# I was given a low rating...



## My3kidsmum (Nov 10, 2015)

My rating when I logged on today was 4.92. I completed 7 trips today and my overall rating was 3.67. I have no idea what I did. How many trips do I need to complete to get my rating back up. My overall rating is now 4.86 after a total of 94 trips. 

Thanks in advance for assistance.


----------



## LAuberX (Jun 3, 2014)

4.86 is great!

keep reading the forum for tips on avoiding bad ratings.


----------



## carlosm7 (Aug 23, 2015)

I think I was getting low ratings for interacting with the cellphone while driving.


----------



## My3kidsmum (Nov 10, 2015)

LAuberX said:


> 4.86 is great!
> 
> keep reading the forum for tips on avoiding bad ratings.


Thank you.


----------



## My3kidsmum (Nov 10, 2015)

carlosm7 said:


> I think I was getting low ratings for interacting with the cellphone while driving.


Thanks for the info


----------



## JMBF831 (Aug 13, 2015)

4.86 in 94 trips is pretty good rating. You're doing fine. You aren't going to please everyone. As mentioned above, continue to read the forum and learn more.


----------



## Coachman (Sep 22, 2015)

My3kidsmum said:


> How many trips do I need to complete to get my rating back up. My overall rating is now 4.86 after a total of 94 trips.

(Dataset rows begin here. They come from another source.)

Context: an optimization exercise on an open-source flow, tuned for small area, a short achievable clock period and few clock cycles. The choices shown serve that exercise and are no tape-out recipe. RTL that was checked went through simulation tests only; none was proved equivalent to the original. No activity file was given, so power comes from the tool's default toggle rates.

==> xenon <==
==> flow/design.v <==
module lmp_edge_pairer (
    input             clk,
    input             rst,
    input             ev_v,        
    input      [1:0]  ev_k,
    input      [31:0] ev_t,        
    output reg        p_v,         
    output reg [31:0] p_w,         
    output reg        p_first,     
    output reg        p_rb0,       
    output reg        p_close,     
    output reg        p_asym,      
    output reg        p_empty,     
    output            p0_now       
);
    reg signed [3:0] diff;         
    reg        got0;
    reg [2:0]  rbc;
    reg [31:0] e0, e1, e2, e3;
    wire is_close = ev_k[1];
    wire is_fall  = ev_k[0];
    wire edge_v   = ev_v & ~is_close;
    wire close_v  = ev_v & is_close;
    wire ahead_r  = ~diff[3] & (diff != 4'sd0);
    wire ahead_f  = diff[3];
    wire match    = edge_v & (is_fall ? ahead_r : ahead_f);
    wire push     = edge_v & ~match;
    wire [2:0] cnt = diff[3] ? 3'd0 - diff[2:0] : diff[2:0];
    wire [31:0] sum;
    lmp_add #(.W(32)) u_add (.a(e0), .b(ev_t), .cin(1'b0), .s(sum));
    assign p0_now = match & ~got0;
    always @(posedge clk) begin
        if (match | (push & (cnt == 3'd0))) e0 <= match ? e1 : ev_t;
        if (match | (push & (cnt == 3'd1))) e1 <= match ? e2 : ev_t;
        if (match | (push & (cnt == 3'd2))) e2 <= match ? e3 : ev_t;
        if (push & (cnt == 3'd3))           e3 <= ev_t;
        p_w     <= ~sum;
        p_first <= ~got0;
        p_rb0   <= (rbc == 3'd0);
        p_asym  <= (diff != 4'sd0);
        p_empty <= ~got0;      
    end
    always @(posedge clk) begin
        if (rst) begin
            p_v     <= 1'b0;
            p_close <= 1'b0;
            diff    <= 4'sd0;
            got0    <= 1'b0;
            rbc     <= 3'd0;
        end else begin
            p_v     <= match;
            p_close <= close_v;
            if (close_v) begin
                diff <= 4'sd0;
                got0 <= 1'b0;
                rbc  <= 3'd0;
            end else if (edge_v) begin
                diff <= is_fall ? diff - 4'sd1 : diff + 4'sd1;
                if (match) begin
                    if (got0) rbc <= rbc + 3'd1;
                    got0 <= 1'b1;
                end
            end
        end
    end
endmodule
module lmp_add #(
    parameter W = 32
) (
    input  [W-1:0] a,
    input  [W-1:0] b,
    input          cin,
    output [W-1:0] s
);
    localparam LG = $clog2(W);
    wire [W-1:0] p0 = a ^ b;
    wire [W-1:0] g0 = a & b;
    reg [W-1:0] gc, pc, gn, pn;
    integer l, i, j;
    always @(*) begin
        gc = {g0[W-1:1], g0[0] | (p0[0] & cin)};
        pc = p0;
        for (l = 0; l < LG; l = l + 1) begin
            gn = gc;
            pn = pc;
            for (i = 0; i < W; i = i + 1) begin
                if (((i >> l) & 1) == 1) begin
                    j = ((i >> l) << l) - 1;
                    gn[i] = gc[i] | (pc[i] & gc[j]);
                    pn[i] = pc[i] & pc[j];
                end
            end
            gc = gn;
            pc = pn;
        end
    end
    assign s = p0 ^ {gc[W-2:0], cin};
endmodule
module lmp_classify (
    input  [32:0] d,
    input  [31:0] f0,
    input         rb_zero,
    output        is_bit,
    output        bit_val,
    output        bad
);
    wire neg = d[32];
    wire in_sel;
    lmp_window #(.W(36), .L(6), .LIM(40)) u_sel (
        .a  ({{2{d[32]}}, d, 1'b0}),
        .b  ({4'b0000, f0} ^ {36{~neg}}),
        .cin(~neg),
        .in (in_sel));
    wire in_idle = ((d[32:5] == 28'd0) & (d[4:0] <= 5'd20)) |
                   ((&d[32:5]) & (d[4:0] >= 5'd12));
    wire fsmall = (f0[31:6] == 26'd0) & (f0[5:0] <= 6'd40);
    wire dsmall = (d[32:6] == 27'd0) | (&d[32:6]);
    wire signed [8:0] d2 = {d[6], d[6:0], 1'b0};
    wire signed [8:0] fs = {3'b000, f0[5:0]};
    wire signed [8:0] t  = d2 + (fs ^ {9{neg}}) + {8'd0, neg};
    wire other = fsmall & dsmall & (t >= -9'sd40) & (t <= 9'sd40);
    wire in_high = neg ? other : in_sel;
    wire in_low  = neg ? in_sel : other;
    assign is_bit  = in_high | in_low;
    assign bit_val = in_high;
    assign bad     = ~in_high & ~in_low & ~(rb_zero & in_idle);
endmodule
module lmp_window #(
    parameter W = 36,
    parameter L = 6,
    parameter LIM = 40
) (
    input  [W-1:0] a,
    input  [W-1:0] b,
    input          cin,
    output         in
);
    wire [L:0]   lo = {1'b0, a[L-1:0]} + {1'b0, b[L-1:0]} + {{L{1'b0}}, cin};
    wire         c  = lo[L];
    wire [W-1:0] x = a ^ b;
    wire [W-1:0] o = a | b;
    wire [W-1:0] n = a & b;
    wire zr = &(x[W-1:L+1] ~^ o[W-2:L]);
    wire on = &(x[W-1:L+1] ^ n[W-2:L]);
    wire hi_zero = zr & (x[L] == c);
    wire hi_ones = on & (x[L] != c);
    assign in = (hi_zero & (lo[L-1:0] <= LIM)) |
                (hi_ones & (lo[L-1:0] >= (1 << L) - LIM));
endmodule
module lmp_freq_div (
    input             clk,
    input             rst,
    input             start,
    input      [31:0] f0_in,    
    input      [31:0] f0,       
    output            busy,
    output            near,     
    output            done,     
    output     [63:0] freq
);
    reg         run;
    reg  [32:0] rem;            
    reg  [52:0] quo;
    reg  [10:0] ce;             
    reg         bq;             
    assign busy = run;
    assign near = run & (quo[51] | quo[50] | quo[49]);
    assign done = near | (start & (f0_in == 32'd0));
    assign freq = {1'b0, ce, quo[51:0]};
    wire        neg = rem[32];
    wire [32:0] nr;
    lmp_add #(.W(33)) u_add (
        .a  ({rem[31:0], bq}),
        .b  ({1'b0, f0} ^ {33{~neg}}),
        .cin(~neg),
        .s  (nr));
    wire        q   = ~nr[32];
    wire b500 = (ce == 11'd1085) | (ce == 11'd1084) | (ce == 11'd1083) |
                (ce == 11'd1082) | (ce == 11'd1081) | (ce == 11'd1079);
    reg fb;
    reg found;
    integer k;
    always @(*) begin
        fb = 1'b0;
        found = 1'b0;
        for (k = 51; k >= 0; k = k - 1) begin
            if (!found && quo[k]) begin
                found = 1'b1;
                if (k >= 20 && k <= 50) fb = f0[51 - k];
            end
        end
    end
    wire big = |f0_in[31:7] | (f0_in[6:0] > 7'd125);
    always @(posedge clk) begin
        rem <= start ? (big ? 33'd125 : 33'd0) : nr;
        bq  <= start ? ~big : (b500 | fb);
    end
    always @(posedge clk) begin
        if (rst) begin
            run <= 1'b0;
        end else if (start) begin
            quo <= 53'd0;
            if (f0_in == 32'd0) begin
                run <= 1'b0;
                ce  <= 11'h7FF;
            end else begin
                run <= 1'b1;
                ce  <= big ? 11'd1077 : 11'd1084;
            end
        end else if (run) begin
            quo <= {quo[51:0], q};
            ce  <= ce - 11'd1;
            if (quo[51]) run <= 1'b0;
        end
    end
endmodule
module lmp_decoder (
    input             clk,
    input             rst,         
    input             ev_valid,
    output            ev_ready,
    input      [1:0]  ev_kind,     
    input      [31:0] ev_time,
    output reg        res_valid,
    output reg [3:0]  res_err,     
    output     [32:0] res_period,
    output     [63:0] res_freq,
    output     [15:0] res_nbits,
    output     [3:0]  res_nbytes,
    output     [63:0] res_bytes
);
    localparam E_OK = 4'd0, E_ASYM = 4'd7, E_EMPTY = 4'd8, E_FRAMING = 4'd9;
    reg hold;
    assign ev_ready = ~hold;
    reg        s1_v;
    reg [1:0]  s1_k;
    reg [31:0] s1_t;
    wire take = ev_valid & ~hold;
    always @(posedge clk) begin
        s1_v <= take & ~rst;
        s1_k <= ev_kind;
        s1_t <= ev_kind[0] ? ~ev_time : ev_time;    
    end
    wire        p_v, p_first, p_rb0, p_close, p_asym, p_empty, p0_now;
    wire [31:0] p_w;
    lmp_edge_pairer u_pair (
        .clk    (clk),
        .rst    (rst),
        .ev_v   (s1_v),
        .ev_k   (s1_k),
        .ev_t   (s1_t),
        .p_v    (p_v),
        .p_w    (p_w),
        .p_first(p_first),
        .p_rb0  (p_rb0),
        .p_close(p_close),
        .p_asym (p_asym),
        .p_empty(p_empty),
        .p0_now (p0_now)
    );
    reg  [31:0] f0;
    reg  [32:0] d_d;
    reg         d_pulse, d_rb0;
    wire [32:0] dsum;
    lmp_add #(.W(33)) u_dsub (
        .a  ({1'b0, p_w}),
        .b  (~{1'b0, f0}),
        .cin(1'b1),
        .s  (dsum));
    always @(posedge clk) begin
        d_d   <= dsum;
        d_rb0 <= p_rb0;
    end
    wire        is_bit, bit_val, bad;
    lmp_classify u_cls (
        .d      (d_d),
        .f0     (f0),
        .rb_zero(d_rb0),
        .is_bit (is_bit),
        .bit_val(bit_val),
        .bad    (bad)
    );
    wire        div_start = p_v & p_first;
    wire        div_busy, div_near, div_done;
    lmp_freq_div u_div (
        .clk   (clk),
        .rst   (rst),
        .start (div_start),
        .f0_in (p_w),
        .f0    (f0),
        .busy  (div_busy),
        .near  (div_near),
        .done  (div_done),
        .freq  (res_freq)
    );
    reg c_pulse, c_bit, c_val, c_bad, c_close, c_asym, c_empty;
    always @(posedge clk) begin
        c_bit   <= is_bit;
        c_val   <= bit_val;
        c_bad   <= bad;
        c_asym  <= p_asym;
        c_empty <= p_empty;
    end
    always @(posedge clk) begin
        if (rst) begin
            d_pulse <= 1'b0;
            c_pulse <= 1'b0;
            c_close <= 1'b0;
        end else begin
            d_pulse <= p_v & ~p_first;
            c_pulse <= d_pulse;
            c_close <= p_close;
        end
    end
    always @(posedge clk) begin
        if (div_start) f0 <= p_w;
    end
    reg [15:0] nbits;
    reg [63:0] bytes;
    reg        framing_err;
    wire wr_bit = c_pulse & c_bit;
    reg [3:0]  nbytes;      
    wire       lt64 = (nbits[15:6] == 10'd0);
    always @(posedge clk) begin
        if (div_start) begin
            nbits       <= 16'd0;
            nbytes      <= 4'd0;
            framing_err <= 1'b0;
        end else if (c_pulse) begin
            if (c_bad) framing_err <= 1'b1;
            if (c_bit) begin
                nbits <= nbits + 16'd1;
                if (lt64 & (nbits[2:0] == 3'd0)) nbytes <= nbytes + 4'd1;
            end
        end
    end
    genvar j;
    generate
        for (j = 0; j < 64; j = j + 1) begin : g_bits
            always @(posedge clk)
                if (div_start | (wr_bit & lt64 & (nbits[5:0] == j)))
                    bytes[j] <= c_val & ~div_start;
        end
    endgenerate
    assign res_period = {f0, 1'b0};
    assign res_nbits  = nbits;
    assign res_bytes  = bytes;
    assign res_nbytes = nbytes;
    reg  pend;           
    reg  dpend;          
    wire close_take = take & ev_kind[1];
    wire emit = (c_close | pend) & ~div_busy;
    always @(posedge clk) begin
        if (c_close)
            res_err <= c_asym ? E_ASYM : c_empty ? E_EMPTY :
                       (framing_err | (c_pulse & c_bad)) ? E_FRAMING : E_OK;
    end
    always @(posedge clk) begin
        if (rst) begin
            res_valid <= 1'b0;
            pend      <= 1'b0;
            dpend     <= 1'b0;
            hold      <= 1'b0;
        end else begin
            res_valid <= emit;
            pend      <= (c_close | pend) & ~emit;
            if (p0_now)       dpend <= 1'b1;
            else if (div_done) dpend <= 1'b0;
            hold <= hold ? ~(div_near | ~dpend) : (close_take & (dpend | p0_now) & ~div_near);
        end
    end
endmodule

It's easier to pull your rating down than to pull it back up. Look at it this way. If your rating is a 4.8, and you get a 3, then you need to get nine 5 star ratings to balance that 3 and bring it back to a 4.8.

3 + 5 + 5 + 5 + 5 + 5 + 5 + 5 + 5 +5 = 48 ÷ 10 = 4.8


----------



## My3kidsmum (Nov 10, 2015)

JMBF831 said:


> 4.86 in 94 trips is pretty good rating. You're doing fine. You aren't going to please everyone. As mentioned above, continue to read the forum and learn more.


Thanks.


----------



## My3kidsmum (Nov 10, 2015)

Coachman said:


> It's easier to pull your rating down than to pull it back up. Look at it this way. If your rating is a 4.8, and you get a 3, then you need to get nine 5 star ratings to balance that 3 and bring it back to a 4.8.
> 
> 3 + 5 + 5 + 5 + 5 + 5 + 5 + 5 + 5 +5 = 48 ÷ 10 = 4.8


It's sad that one 3 star rating can bring your rating down that fast. Thank you.


----------



## Feisal Mo (Dec 19, 2014)

I have seen many drivers with 3.2 ratings who have worked for more than 2 years. Trust me, uber does not care about ratings unless you do a serious violation.


----------



## My3kidsmum (Nov 10, 2015)

Feisal Mo said:


> I have seen many drivers with 3.2 ratings who have worked for more than 2 years. Trust me, uber does not care about ratings unless you do a serious violation.


Thx


----------



## Jj driver (Nov 8, 2015)

That's first I've heard that anyone under 4.60 don't get bumped off


----------



## Sludge (Oct 5, 2015)

My Uber email states top driver's ratings are at least 4.83.


----------



## XUberMike (Aug 2, 2015)

Ratings are easy to figure out
4 1/2 out of the 5 choices get you canned.

Maintaining a 92% A gets you canned

But this sums it up best

New York New York
Rio
Monte Carlo
MGM Grand
Hard Rock
Treasure Island
Paris
Mirage
Mandalay
And Caesars Palace (just to name a few) Should ALL be CLOSED as Trivago shows their ratings only 4-stars.

I'll miss these hotels.


----------